Oxycodone was developed in Germany in the year 1916. It is the opioid that Oxycontin is derived from. Oxycodone was developed to be a better alternative to other opioids such as heroin or morphine. Prior to developing Oxycodone, people were becoming fast addicted to heroin and morphine, abusing them, and were suffering from serious effects of the abuse.
Oxycodone reached the United States in the 1939. However, in 1996, a Connecticut pharmaceutical company called Purdue Pharma introduced Oxycontin. Marketed as a new painkiller, the active ingredient in the drug was no different from that of Oxycodone which had been in the market for a few decades by then. What was different, however, was the manner in which the active ingredient was delivered by the drug.
Oxycontin was touted as the appropriate treatment of moderate to severe non-cancer pain. The brands of Oxycodone which were available in the market during those times had a couple of drawbacks: (1) they were available only in low doses which necessitated the patients to take many pills to experience relief; most painkillers that contained morphine staved off pain only for a period of 2 to 3 hours; and (2) they were found in combination with other drugs such as aspirin and acetaminophen, which could cause dangerous side effects when taken in larger doses.
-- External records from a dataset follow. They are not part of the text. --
**src/rtl/dsi_lane_dac_seq.sv**
```systemverilog
// Per-lane DAC code sequencer: shared 32-entry code/valid table, registered target
// stage and an output stage with optional per-lane slew limiting.
module dsi_lane_dac_seq #(
  parameter int unsigned LANES     = 2,
  parameter int unsigned DAC_W     = 8,
  parameter int unsigned SLEW_STEP = 0,
  parameter int unsigned DAC_RST   = 0
) (
  input  logic                     clk,
  input  logic                     rst_n,
  input  logic                     en,
  input  logic [LANES-1:0]         lane_type,
  input  logic [2*LANES-1:0]       lane_state,
  input  logic [2*LANES-1:0]       lane_sym,
  input  logic                     cfg_we,
  input  logic [4:0]               cfg_addr,
  input  logic [DAC_W-1:0]         cfg_wdata,
  input  logic                     cfg_valid,
  output logic [LANES*DAC_W-1:0]   dac_o,
  output logic [LANES-1:0]         busy_o
);

  localparam int unsigned ENTRIES = 32;
  localparam logic [DAC_W-1:0] RST_CODE = DAC_W'(DAC_RST);
  localparam logic [DAC_W:0]   STEP_W   = (DAC_W+1)'(SLEW_STEP);

  // Index layout {type, state[1:0], sym[1:0]}: N line entries 0..15, P line 16..31.
  function automatic logic [7:0] dflt_code(input logic [4:0] idx);
    logic [7:0] c;
    c = 8'h00;
    case (idx[4:2])
      3'b000: case (idx[1:0])
                2'd0: c = 8'h1A;
                2'd1: c = 8'h17;
                2'd2: c = 8'h15;
                default: c = 8'h11;
              endcase
      3'b001: c = 8'h27;
      3'b010: case (idx[1:0])
                2'd1: c = 8'h2E;
                2'd2: c = 8'h24;
                2'd3: c = 8'hFF;
                default: c = 8'h00;
              endcase
      3'b011: c = 8'h25;
      3'b100: case (idx[1:0])
                2'd0: c = 8'h27;
                2'd1: c = 8'h28;
                2'd2: c = 8'h2A;
                default: c = 8'h2D;
              endcase
      3'b110: case (idx[1:0])
                2'd2: c = 8'h1A;
                2'd3: c = 8'hC9;
                default: c = 8'h00;
              endcase
      default: c = 8'h1A;
    endcase
    return c;
  endfunction

  function automatic logic dflt_vld(input logic [4:0] idx);
    return !(idx[3:2] == 2'd2 && idx[1:0] == 2'd0);
  endfunction

  logic [DAC_W-1:0] tbl_code [ENTRIES];
  logic [ENTRIES-1:0] tbl_vld;

  always_ff @(posedge clk or negedge rst_n) begin
    if (!rst_n) begin
      for (int unsigned i = 0; i < ENTRIES; i++) begin
        tbl_code[i] <= DAC_W'(dflt_code(5'(i))) << (DAC_W - 8);
        tbl_vld[i]  <= dflt_vld(5'(i));
      end
    end else if (cfg_we) begin
      tbl_code[cfg_addr] <= cfg_wdata;
      tbl_vld[cfg_addr]  <= cfg_valid;
    end
  end

  logic [DAC_W-1:0] tgt_q [LANES];
  logic [DAC_W-1:0] tgt_d [LANES];
  logic [DAC_W-1:0] dac_q [LANES];
  logic [DAC_W-1:0] dac_d [LANES];
  logic [LANES-1:0] busy_q, busy_d;

  logic [4:0]              idx;
  logic signed [DAC_W:0]   diff;
  logic [DAC_W:0]          mag;

  always_comb begin
    idx    = '0;
    diff   = '0;
    mag    = '0;
    busy_d = '0;
    for (int unsigned l = 0; l < LANES; l++) begin
      idx = {lane_type[l], lane_state[2*l +: 2], lane_sym[2*l +: 2]};
      tgt_d[l] = tgt_q[l];
      if (en && tbl_vld[idx])
        tgt_d[l] = tbl_code[idx];

      // Stage 2 tracks the registered target, so retargeting mid-ramp continues from dac_q.
      diff = $signed({1'b0, tgt_q[l]}) - $signed({1'b0, dac_q[l]});
      mag  = diff[DAC_W] ? $unsigned(-diff) : $unsigned(diff);
      if (SLEW_STEP == 0 || mag <= STEP_W)
        dac_d[l] = tgt_q[l];
      else if (diff[DAC_W])
        dac_d[l] = dac_q[l] - STEP_W[DAC_W-1:0];
      else
        dac_d[l] = dac_q[l] + STEP_W[DAC_W-1:0];

      busy_d[l] = (dac_d[l] != tgt_d[l]);
    end
  end

  always_ff @(posedge clk or negedge rst_n) begin
    if (!rst_n) begin
      for (int unsigned l = 0; l < LANES; l++) begin
        tgt_q[l] <= RST_CODE;
        dac_q[l] <= RST_CODE;
      end
      busy_q <= '0;
    end else begin
      for (int unsigned l = 0; l < LANES; l++) begin
        tgt_q[l] <= tgt_d[l];
        dac_q[l] <= dac_d[l];
      end
      busy_q <= busy_d;
    end
  end

  always_comb begin
    dac_o = '0;
    for (int unsigned l = 0; l < LANES; l++)
      dac_o[l*DAC_W +: DAC_W] = dac_q[l];
    busy_o = busy_q;
  end

endmodule

```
When Oxycontin was released in the market in 1996, it clearly overcame these two drawbacks. It came in larger doses with a timed-release coating that delivered the drug over a 12-hour period and required an individual patient to take only two pills a day. Oxycontin contained no other active ingredients which could cause side effects.
Oxycontin thus became an overnight success for Purdue Pharma and raked in the dollars for them. In 1996 legal sales of Oxycontin was well over $40 million. By 2000, Purdue Pharma earned over a billion dollars through the sales of Oxycontin. By then it was the number one narcotic pain relief pill. Most of the pills sold were purportedly used by legitimate patients.
The release of Oxycontin in 1996 coincided with a national movement that had the doctors ready to treat pain more aggressively. The manufacturers initially thought that Oxycontin would not prove attractive to addicts due to the time release coating on the tablet. However, people devised ways to crush the tablet and snort or inject the contents. Soon people were sharing prescriptions and an addict could get a prescription for an opioid drug from more than one doctor. All this paved the way for big-time abuse of Oxycontin.
Oxycontin was marketed aggressively among the small-town doctors who were inexperienced in treating chronic pain with powerful opioid drugs. Many of them were not able to detect abuse or addiction when it developed. By the year 2003, more than 50% of all the Oxycontin prescriptions in the United States was being written by rural or primary care doctors. In due course it followed that, Oxycontin, instead of being a chronic pain reliever, had tremendous potential for abuse and addiction.
The prominently affected areas were Kentucky, Virginia, Maine, and Ohio. Abuse and addiction symptoms were prevalent among recreational drug users, teenagers, and patients suffering from pain. Some possible contributing factors to the high amount of abuse was cited as absence of a warning against crushing the tablet that may have alerted potential abusers and the product label on the drug which suggested that Oxycontin had lower abuse potential.
In the wake of rising addiction and overdosing problems with Oxycontin, Purdue Pharma responded by forming a response team to study the abuse. They elected to discontinue marketing the 160 mg Oxycontin tablet in 2001. The FDA had requested the company additional information on the abuse and the prescribing patterns of Oxycontin.
In the year 2007, several lawsuits filed against Purdue Pharma turned the public glare to the company. Purdue Pharma paid several fines totaling $600 million for misleading and aggressive marketing practices. Three officers of the company pleaded guilty for misleading the public about the safety of the drug.
Purdue Pharma also donated money to communities and states heavily afflicted by opioid addiction. The makers of Oxycontin since announced that the drug would be reformulated to make it difficult for the addicts to snort or inject it. This new preparation was released in 2010 and it contains a substance that turns the pill into a gluey resin. This is difficult to snort or inject and is not popular with the addicts.